— Your objective —
Take the data below and copy exactly the lines starting at the one with "instances_no_fill = 4489" and finishing at the one with "worst_pin_slew_ps = 896.4", both included.

(Saved entries)
= Beginning of Section =

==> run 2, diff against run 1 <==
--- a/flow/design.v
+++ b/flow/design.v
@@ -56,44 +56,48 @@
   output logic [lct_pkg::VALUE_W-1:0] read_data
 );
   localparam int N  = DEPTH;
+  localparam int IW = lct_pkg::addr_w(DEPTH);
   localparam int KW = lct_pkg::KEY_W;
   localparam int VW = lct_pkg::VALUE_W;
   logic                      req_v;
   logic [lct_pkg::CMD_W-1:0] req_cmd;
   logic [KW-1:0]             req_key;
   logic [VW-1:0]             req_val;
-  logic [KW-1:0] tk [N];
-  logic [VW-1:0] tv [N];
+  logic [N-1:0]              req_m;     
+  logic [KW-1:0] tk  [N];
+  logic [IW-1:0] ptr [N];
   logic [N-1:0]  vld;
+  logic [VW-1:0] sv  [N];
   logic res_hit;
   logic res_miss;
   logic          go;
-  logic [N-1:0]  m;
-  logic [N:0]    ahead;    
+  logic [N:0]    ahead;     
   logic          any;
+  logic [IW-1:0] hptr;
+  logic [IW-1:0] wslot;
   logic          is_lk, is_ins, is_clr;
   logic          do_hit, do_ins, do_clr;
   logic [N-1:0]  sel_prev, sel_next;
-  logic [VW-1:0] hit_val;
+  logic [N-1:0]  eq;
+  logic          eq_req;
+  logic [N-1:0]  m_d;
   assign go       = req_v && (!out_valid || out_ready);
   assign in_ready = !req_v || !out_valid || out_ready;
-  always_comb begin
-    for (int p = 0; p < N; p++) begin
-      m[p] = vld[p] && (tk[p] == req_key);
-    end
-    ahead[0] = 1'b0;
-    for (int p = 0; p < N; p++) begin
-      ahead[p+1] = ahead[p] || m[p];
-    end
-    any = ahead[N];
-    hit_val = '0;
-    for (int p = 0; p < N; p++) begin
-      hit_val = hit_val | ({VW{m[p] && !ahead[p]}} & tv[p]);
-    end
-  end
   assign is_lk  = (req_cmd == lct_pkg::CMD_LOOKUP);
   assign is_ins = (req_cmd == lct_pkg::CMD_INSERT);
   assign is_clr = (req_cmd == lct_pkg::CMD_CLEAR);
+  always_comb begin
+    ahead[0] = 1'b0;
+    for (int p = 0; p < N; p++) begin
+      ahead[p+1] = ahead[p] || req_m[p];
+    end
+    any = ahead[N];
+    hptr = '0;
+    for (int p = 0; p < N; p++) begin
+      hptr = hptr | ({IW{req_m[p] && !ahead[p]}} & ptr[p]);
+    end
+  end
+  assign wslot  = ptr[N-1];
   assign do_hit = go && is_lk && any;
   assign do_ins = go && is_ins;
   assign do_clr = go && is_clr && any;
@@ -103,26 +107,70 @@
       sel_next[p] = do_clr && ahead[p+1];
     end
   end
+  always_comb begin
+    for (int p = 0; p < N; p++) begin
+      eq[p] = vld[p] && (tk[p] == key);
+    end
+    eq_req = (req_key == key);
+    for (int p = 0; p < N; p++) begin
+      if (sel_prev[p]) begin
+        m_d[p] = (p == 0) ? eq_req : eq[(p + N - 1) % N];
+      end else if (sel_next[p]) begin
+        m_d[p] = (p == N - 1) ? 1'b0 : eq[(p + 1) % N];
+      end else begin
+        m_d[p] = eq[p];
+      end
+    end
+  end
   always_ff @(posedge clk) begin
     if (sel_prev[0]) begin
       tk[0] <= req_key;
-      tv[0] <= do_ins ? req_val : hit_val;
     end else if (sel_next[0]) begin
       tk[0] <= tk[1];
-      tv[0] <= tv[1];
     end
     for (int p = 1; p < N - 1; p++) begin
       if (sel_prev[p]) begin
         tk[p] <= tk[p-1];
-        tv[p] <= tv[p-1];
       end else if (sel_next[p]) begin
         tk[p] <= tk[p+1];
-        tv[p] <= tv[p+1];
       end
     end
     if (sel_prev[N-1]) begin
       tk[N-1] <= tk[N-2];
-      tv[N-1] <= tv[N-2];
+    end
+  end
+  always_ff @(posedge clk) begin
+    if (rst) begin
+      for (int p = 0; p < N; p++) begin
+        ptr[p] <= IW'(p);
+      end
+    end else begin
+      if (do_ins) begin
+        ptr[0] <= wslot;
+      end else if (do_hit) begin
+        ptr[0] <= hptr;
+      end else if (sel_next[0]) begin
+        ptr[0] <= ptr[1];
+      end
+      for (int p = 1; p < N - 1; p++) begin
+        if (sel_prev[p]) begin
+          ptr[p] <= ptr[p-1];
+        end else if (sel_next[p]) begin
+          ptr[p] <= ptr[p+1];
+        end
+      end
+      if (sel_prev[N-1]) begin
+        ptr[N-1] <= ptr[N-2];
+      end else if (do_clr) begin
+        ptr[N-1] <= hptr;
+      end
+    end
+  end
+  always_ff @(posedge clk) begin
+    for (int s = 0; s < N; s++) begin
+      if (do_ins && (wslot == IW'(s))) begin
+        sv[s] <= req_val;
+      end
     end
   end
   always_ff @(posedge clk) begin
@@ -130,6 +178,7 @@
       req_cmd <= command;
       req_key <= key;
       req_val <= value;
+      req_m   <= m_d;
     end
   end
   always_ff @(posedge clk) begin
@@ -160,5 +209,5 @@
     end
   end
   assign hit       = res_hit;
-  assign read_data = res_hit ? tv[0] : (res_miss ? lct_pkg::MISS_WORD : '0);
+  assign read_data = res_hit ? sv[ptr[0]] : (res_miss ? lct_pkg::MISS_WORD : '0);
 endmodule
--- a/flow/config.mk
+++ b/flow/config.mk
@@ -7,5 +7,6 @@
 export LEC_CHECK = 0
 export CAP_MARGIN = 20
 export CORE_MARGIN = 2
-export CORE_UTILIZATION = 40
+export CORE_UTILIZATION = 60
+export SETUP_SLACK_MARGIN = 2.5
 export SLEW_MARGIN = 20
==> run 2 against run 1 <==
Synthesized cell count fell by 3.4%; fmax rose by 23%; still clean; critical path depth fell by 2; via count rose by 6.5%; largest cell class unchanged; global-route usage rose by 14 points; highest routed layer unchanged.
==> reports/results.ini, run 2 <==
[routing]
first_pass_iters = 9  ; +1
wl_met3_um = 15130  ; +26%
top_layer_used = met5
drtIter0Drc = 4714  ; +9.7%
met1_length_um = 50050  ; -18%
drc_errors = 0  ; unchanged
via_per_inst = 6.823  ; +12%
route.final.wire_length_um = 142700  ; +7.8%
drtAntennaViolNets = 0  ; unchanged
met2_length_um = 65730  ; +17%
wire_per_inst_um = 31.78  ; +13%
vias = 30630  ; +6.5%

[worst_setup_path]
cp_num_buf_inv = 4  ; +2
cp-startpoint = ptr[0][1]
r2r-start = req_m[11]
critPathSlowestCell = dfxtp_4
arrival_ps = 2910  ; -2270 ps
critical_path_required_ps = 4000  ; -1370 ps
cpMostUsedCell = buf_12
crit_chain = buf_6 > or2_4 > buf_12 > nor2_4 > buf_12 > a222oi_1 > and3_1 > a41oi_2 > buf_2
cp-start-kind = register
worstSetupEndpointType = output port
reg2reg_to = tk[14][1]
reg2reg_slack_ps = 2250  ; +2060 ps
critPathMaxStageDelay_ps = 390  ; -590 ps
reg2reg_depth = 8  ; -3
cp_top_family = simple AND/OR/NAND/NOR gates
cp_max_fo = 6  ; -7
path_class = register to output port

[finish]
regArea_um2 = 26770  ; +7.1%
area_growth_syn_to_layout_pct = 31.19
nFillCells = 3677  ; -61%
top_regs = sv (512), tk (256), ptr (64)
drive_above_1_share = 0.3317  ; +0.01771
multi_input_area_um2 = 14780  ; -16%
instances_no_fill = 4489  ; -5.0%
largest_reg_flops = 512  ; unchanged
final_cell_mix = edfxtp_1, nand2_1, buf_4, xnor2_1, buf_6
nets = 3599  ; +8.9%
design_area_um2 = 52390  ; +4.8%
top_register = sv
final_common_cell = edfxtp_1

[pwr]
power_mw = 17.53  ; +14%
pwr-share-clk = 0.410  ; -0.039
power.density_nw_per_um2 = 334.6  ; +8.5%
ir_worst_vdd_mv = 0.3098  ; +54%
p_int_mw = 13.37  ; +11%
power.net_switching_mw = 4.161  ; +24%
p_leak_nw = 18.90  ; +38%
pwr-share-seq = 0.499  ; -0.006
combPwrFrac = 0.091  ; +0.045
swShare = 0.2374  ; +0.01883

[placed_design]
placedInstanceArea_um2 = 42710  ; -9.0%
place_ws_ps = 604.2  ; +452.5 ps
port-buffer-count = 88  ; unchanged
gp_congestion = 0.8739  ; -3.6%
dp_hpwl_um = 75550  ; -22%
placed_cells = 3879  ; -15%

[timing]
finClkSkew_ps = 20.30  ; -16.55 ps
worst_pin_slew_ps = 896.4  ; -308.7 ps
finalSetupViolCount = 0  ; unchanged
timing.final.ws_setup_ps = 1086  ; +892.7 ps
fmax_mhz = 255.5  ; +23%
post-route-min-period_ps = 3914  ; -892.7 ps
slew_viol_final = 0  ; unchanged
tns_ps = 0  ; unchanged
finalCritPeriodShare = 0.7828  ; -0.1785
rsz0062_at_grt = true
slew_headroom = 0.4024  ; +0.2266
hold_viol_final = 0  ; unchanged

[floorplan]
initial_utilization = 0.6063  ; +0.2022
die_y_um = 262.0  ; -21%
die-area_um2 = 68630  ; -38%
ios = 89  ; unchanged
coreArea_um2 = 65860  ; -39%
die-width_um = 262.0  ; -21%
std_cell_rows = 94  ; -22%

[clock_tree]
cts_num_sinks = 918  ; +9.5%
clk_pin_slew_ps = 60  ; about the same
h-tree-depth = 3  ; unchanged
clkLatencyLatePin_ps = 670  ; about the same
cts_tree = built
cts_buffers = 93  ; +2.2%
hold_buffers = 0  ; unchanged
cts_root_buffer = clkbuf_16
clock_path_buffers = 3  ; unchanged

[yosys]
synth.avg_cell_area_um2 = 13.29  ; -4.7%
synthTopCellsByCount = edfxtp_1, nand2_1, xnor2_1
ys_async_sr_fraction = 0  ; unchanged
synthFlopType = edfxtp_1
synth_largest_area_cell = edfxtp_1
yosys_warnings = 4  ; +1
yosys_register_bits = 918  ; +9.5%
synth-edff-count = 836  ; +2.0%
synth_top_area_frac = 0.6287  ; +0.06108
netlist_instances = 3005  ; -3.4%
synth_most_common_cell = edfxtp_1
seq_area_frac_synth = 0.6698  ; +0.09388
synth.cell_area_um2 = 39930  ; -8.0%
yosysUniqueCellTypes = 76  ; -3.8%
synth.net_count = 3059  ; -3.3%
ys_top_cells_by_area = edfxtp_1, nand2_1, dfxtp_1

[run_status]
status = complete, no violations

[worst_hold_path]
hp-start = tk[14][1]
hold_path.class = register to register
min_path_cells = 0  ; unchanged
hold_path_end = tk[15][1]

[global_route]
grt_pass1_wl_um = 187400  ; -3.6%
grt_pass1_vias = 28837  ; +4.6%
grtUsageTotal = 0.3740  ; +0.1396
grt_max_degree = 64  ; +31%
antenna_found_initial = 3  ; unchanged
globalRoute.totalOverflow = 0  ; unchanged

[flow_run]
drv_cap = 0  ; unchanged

= End of Section =
= Beginning of Section =

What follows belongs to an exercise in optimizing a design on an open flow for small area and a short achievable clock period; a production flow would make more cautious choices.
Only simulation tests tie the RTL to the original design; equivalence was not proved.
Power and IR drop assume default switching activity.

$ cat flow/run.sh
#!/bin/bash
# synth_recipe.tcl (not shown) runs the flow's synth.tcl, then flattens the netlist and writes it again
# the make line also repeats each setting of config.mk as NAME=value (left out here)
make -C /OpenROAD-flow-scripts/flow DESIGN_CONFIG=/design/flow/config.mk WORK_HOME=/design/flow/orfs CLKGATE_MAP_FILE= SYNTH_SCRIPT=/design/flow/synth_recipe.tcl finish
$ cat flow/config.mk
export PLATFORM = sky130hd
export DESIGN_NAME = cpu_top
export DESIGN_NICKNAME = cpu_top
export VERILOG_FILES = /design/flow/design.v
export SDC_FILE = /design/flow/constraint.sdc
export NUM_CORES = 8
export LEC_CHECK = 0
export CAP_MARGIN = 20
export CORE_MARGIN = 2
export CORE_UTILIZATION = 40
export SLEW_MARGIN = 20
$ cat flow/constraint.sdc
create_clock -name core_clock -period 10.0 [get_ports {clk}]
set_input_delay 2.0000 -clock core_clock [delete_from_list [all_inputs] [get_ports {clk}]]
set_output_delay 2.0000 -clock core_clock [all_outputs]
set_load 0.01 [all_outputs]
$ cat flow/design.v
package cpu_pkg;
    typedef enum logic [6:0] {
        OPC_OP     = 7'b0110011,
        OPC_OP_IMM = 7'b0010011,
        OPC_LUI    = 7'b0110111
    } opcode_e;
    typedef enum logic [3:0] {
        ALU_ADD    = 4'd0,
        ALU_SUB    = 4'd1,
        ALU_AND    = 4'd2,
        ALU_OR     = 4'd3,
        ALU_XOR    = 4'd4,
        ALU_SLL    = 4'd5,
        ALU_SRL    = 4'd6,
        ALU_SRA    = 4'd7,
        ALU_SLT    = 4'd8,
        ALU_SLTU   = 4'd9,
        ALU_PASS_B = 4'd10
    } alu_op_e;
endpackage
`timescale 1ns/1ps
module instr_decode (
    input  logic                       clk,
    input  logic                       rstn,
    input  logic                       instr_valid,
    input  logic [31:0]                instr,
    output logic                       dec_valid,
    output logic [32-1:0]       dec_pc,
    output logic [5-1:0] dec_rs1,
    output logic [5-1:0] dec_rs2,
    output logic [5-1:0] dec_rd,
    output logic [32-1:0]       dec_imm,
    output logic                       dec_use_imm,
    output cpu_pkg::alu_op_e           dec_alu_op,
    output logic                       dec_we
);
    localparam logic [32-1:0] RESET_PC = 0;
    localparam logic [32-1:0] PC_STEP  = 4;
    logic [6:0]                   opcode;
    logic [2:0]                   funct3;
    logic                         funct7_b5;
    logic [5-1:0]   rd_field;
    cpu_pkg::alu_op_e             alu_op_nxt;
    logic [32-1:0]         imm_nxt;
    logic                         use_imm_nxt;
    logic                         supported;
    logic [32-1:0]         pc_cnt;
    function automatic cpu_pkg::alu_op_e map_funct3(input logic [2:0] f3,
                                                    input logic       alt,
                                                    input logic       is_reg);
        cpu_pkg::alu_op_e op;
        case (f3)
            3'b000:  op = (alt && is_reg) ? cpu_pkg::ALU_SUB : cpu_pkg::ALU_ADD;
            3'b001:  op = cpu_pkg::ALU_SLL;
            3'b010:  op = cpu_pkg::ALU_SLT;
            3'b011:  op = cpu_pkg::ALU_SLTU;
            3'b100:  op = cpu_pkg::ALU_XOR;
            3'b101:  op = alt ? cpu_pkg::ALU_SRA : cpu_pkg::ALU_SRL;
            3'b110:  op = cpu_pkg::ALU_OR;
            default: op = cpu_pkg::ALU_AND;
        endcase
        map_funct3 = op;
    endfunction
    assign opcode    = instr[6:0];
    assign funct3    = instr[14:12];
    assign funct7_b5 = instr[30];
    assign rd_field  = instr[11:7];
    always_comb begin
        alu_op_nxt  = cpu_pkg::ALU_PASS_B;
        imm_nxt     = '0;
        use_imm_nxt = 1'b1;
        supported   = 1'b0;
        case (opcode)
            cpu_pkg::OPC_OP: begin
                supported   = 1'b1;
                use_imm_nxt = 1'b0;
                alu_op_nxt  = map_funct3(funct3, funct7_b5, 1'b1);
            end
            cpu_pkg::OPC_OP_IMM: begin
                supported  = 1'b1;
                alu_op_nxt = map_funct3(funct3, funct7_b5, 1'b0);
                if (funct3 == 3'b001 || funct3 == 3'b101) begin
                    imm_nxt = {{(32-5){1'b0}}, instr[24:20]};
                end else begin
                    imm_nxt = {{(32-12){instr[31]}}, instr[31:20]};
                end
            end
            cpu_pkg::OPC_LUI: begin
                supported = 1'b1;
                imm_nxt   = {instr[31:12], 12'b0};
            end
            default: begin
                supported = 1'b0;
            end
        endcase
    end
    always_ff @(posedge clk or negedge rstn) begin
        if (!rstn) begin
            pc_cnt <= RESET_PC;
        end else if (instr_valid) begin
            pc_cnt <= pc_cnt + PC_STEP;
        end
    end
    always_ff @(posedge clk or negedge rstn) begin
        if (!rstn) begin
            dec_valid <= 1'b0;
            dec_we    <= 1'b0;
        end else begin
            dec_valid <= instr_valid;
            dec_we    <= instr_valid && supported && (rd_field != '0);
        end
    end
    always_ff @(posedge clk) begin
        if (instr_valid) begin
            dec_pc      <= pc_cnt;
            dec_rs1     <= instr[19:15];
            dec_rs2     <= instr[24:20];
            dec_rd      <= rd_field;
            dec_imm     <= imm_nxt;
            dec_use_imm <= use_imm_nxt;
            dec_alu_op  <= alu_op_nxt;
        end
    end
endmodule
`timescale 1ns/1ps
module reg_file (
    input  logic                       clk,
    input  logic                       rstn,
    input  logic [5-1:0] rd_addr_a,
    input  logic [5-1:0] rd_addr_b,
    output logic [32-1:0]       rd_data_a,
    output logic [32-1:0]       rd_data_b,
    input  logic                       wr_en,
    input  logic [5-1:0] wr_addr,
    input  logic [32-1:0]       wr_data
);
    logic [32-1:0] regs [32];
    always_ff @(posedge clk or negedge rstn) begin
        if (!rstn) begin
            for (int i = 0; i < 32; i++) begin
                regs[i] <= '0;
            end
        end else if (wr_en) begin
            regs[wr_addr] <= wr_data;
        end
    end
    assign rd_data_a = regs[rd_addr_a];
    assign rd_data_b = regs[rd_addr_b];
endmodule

= End of Section =
= Beginning of Section =

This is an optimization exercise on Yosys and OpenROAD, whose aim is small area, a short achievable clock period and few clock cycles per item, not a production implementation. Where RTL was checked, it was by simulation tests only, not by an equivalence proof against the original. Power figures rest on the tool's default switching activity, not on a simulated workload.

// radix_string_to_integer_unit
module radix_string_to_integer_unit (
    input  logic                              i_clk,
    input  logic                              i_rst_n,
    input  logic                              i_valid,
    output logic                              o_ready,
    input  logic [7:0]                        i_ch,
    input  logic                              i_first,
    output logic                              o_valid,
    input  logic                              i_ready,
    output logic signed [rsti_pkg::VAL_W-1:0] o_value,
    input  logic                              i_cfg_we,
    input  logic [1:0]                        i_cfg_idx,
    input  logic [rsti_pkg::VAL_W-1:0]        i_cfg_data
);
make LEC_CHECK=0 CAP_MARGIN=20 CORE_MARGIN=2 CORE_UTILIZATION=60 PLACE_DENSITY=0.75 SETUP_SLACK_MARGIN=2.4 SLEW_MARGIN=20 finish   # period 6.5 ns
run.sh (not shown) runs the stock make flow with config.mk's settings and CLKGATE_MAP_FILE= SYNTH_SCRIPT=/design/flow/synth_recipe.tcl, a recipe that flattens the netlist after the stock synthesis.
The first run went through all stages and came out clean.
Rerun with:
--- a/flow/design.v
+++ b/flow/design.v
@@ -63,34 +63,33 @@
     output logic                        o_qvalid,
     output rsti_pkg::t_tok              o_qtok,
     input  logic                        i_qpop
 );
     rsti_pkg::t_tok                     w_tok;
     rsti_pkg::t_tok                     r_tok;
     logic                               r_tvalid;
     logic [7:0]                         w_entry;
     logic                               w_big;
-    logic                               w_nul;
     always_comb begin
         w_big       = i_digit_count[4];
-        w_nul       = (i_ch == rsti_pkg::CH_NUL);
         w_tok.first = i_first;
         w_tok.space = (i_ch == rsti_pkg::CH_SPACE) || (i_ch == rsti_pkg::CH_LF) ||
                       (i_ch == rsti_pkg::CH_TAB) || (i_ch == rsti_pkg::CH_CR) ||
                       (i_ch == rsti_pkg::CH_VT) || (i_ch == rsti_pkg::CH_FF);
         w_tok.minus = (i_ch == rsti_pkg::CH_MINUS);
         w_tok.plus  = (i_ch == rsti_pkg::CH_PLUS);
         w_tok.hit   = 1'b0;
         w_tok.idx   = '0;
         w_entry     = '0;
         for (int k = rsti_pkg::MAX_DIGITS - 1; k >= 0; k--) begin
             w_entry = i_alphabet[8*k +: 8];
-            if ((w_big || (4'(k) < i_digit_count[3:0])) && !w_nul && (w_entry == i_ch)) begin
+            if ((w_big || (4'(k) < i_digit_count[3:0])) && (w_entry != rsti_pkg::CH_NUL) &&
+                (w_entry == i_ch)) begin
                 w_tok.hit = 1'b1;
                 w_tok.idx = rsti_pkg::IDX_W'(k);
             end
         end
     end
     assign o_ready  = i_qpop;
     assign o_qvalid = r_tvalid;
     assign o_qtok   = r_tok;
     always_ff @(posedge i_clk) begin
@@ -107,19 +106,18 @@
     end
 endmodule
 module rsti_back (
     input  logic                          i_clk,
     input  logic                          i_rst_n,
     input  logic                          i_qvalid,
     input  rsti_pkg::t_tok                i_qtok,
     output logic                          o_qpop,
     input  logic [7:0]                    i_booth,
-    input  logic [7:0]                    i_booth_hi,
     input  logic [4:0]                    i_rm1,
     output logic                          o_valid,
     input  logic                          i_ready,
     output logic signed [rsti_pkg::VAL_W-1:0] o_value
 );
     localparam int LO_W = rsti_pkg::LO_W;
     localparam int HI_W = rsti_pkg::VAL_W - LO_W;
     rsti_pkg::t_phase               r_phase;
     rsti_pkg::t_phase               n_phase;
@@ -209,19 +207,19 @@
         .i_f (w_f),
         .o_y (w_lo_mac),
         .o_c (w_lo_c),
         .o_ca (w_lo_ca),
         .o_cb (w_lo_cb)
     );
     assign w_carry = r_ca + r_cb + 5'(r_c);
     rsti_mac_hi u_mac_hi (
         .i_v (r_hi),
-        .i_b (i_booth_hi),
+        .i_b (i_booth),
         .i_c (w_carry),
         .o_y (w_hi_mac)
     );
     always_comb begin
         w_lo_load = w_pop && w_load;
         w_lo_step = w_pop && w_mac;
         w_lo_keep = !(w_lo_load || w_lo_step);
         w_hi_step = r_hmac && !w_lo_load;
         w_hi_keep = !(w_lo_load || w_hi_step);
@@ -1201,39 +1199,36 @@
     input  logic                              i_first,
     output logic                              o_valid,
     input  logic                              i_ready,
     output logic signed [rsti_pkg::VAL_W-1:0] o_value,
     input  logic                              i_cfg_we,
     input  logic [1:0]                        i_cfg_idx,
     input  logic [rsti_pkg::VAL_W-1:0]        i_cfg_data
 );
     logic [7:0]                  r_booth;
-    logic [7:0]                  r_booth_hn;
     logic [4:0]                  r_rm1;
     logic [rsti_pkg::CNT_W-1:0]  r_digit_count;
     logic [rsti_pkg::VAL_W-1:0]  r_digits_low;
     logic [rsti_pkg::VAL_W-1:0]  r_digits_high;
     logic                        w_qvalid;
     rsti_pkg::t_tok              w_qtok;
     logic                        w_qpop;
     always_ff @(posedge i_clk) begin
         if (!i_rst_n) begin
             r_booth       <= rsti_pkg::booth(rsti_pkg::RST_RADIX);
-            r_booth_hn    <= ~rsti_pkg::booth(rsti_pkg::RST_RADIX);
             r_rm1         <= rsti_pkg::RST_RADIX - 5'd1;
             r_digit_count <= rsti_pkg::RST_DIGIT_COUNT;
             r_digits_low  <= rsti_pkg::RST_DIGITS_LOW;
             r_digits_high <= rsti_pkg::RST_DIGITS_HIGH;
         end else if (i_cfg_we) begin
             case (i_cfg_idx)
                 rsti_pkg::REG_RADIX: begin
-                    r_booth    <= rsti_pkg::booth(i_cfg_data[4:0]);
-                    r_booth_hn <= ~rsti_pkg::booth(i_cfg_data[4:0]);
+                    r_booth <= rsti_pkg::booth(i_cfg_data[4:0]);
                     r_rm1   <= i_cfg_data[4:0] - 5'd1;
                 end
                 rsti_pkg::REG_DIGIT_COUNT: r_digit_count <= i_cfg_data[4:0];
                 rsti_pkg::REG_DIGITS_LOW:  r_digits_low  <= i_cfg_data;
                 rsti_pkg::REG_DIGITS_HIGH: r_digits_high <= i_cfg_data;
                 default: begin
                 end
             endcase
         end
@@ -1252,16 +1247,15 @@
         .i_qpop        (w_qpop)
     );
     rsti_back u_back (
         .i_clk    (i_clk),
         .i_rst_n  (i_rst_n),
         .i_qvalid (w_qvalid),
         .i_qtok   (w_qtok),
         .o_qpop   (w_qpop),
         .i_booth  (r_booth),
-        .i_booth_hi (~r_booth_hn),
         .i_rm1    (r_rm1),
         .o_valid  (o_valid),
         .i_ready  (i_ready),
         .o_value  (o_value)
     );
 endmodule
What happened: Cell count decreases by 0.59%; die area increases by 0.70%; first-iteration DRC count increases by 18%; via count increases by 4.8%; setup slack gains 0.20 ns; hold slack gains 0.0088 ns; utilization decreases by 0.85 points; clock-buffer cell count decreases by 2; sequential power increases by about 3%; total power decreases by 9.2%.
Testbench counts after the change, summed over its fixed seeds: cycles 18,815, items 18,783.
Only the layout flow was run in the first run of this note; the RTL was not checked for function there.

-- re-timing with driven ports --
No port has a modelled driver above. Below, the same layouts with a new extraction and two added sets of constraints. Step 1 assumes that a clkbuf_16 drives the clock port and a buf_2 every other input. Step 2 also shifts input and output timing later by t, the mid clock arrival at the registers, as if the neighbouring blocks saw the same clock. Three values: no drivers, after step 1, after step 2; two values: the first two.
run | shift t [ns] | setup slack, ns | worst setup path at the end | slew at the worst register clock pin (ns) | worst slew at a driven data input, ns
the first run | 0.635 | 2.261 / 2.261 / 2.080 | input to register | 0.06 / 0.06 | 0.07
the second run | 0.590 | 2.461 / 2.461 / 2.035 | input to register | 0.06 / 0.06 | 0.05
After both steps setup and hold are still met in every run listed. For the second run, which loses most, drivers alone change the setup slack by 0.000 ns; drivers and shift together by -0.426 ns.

= End of Section =

— Exercise output —
instances_no_fill = 4489  ; -5.0%
largest_reg_flops = 512  ; unchanged
final_cell_mix = edfxtp_1, nand2_1, buf_4, xnor2_1, buf_6
nets = 3599  ; +8.9%
design_area_um2 = 52390  ; +4.8%
top_register = sv
final_common_cell = edfxtp_1

[pwr]
power_mw = 17.53  ; +14%
pwr-share-clk = 0.410  ; -0.039
power.density_nw_per_um2 = 334.6  ; +8.5%
ir_worst_vdd_mv = 0.3098  ; +54%
p_int_mw = 13.37  ; +11%
power.net_switching_mw = 4.161  ; +24%
p_leak_nw = 18.90  ; +38%
pwr-share-seq = 0.499  ; -0.006
combPwrFrac = 0.091  ; +0.045
swShare = 0.2374  ; +0.01883

[placed_design]
placedInstanceArea_um2 = 42710  ; -9.0%
place_ws_ps = 604.2  ; +452.5 ps
port-buffer-count = 88  ; unchanged
gp_congestion = 0.8739  ; -3.6%
dp_hpwl_um = 75550  ; -22%
placed_cells = 3879  ; -15%

[timing]
finClkSkew_ps = 20.30  ; -16.55 ps
worst_pin_slew_ps = 896.4  ; -308.7 ps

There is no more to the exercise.